• Exercise aim
Up to and including the line with "In this exercise", output the records exactly as they appear.

Material for this task: Begin

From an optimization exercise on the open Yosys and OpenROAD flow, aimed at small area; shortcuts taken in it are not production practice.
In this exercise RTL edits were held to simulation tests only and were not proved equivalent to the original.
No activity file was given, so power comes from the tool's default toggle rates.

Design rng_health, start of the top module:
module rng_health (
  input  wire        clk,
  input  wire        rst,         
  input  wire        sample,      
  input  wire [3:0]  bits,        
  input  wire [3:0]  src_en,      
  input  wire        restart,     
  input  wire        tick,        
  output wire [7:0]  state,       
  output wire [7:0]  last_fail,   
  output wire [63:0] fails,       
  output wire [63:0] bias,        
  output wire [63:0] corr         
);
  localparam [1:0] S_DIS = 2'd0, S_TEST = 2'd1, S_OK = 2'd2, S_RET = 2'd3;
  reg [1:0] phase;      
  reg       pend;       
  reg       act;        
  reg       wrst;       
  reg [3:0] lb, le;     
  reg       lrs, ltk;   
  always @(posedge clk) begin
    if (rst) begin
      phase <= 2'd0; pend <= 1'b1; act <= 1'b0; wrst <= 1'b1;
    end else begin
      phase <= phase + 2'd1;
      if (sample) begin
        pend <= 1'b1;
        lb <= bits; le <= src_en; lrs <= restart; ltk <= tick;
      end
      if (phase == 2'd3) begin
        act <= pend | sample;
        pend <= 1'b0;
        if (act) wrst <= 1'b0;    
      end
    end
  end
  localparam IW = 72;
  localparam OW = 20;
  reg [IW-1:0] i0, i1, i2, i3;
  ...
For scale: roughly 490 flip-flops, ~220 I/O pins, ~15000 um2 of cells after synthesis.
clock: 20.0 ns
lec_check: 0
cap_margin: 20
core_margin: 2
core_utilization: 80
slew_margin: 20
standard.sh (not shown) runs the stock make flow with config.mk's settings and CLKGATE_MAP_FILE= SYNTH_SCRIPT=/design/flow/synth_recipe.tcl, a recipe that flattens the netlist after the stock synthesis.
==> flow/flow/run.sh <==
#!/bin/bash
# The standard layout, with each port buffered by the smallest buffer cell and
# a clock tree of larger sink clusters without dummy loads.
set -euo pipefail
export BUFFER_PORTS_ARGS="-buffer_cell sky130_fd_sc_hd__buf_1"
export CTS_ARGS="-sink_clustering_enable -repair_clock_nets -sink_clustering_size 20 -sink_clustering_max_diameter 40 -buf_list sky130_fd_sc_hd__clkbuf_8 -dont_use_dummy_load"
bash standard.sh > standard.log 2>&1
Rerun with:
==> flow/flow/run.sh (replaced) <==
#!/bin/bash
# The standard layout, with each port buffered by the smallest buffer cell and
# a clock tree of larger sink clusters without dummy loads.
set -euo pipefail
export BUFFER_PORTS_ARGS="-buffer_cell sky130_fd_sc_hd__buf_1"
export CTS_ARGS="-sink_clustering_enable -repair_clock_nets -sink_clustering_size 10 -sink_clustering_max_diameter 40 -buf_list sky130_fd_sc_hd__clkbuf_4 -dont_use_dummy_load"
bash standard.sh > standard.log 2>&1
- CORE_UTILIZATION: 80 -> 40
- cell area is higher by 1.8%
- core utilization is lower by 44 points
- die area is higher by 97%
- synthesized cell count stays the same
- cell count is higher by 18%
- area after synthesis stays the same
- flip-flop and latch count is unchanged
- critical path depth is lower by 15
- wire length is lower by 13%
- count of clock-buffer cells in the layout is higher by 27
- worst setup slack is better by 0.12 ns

Material for this task: End

• Written solution
From an optimization exercise on the open Yosys and OpenROAD flow, aimed at small area; shortcuts taken in it are not production practice.
In this exercise RTL edits were held to simulation tests only and were not proved equivalent to the original.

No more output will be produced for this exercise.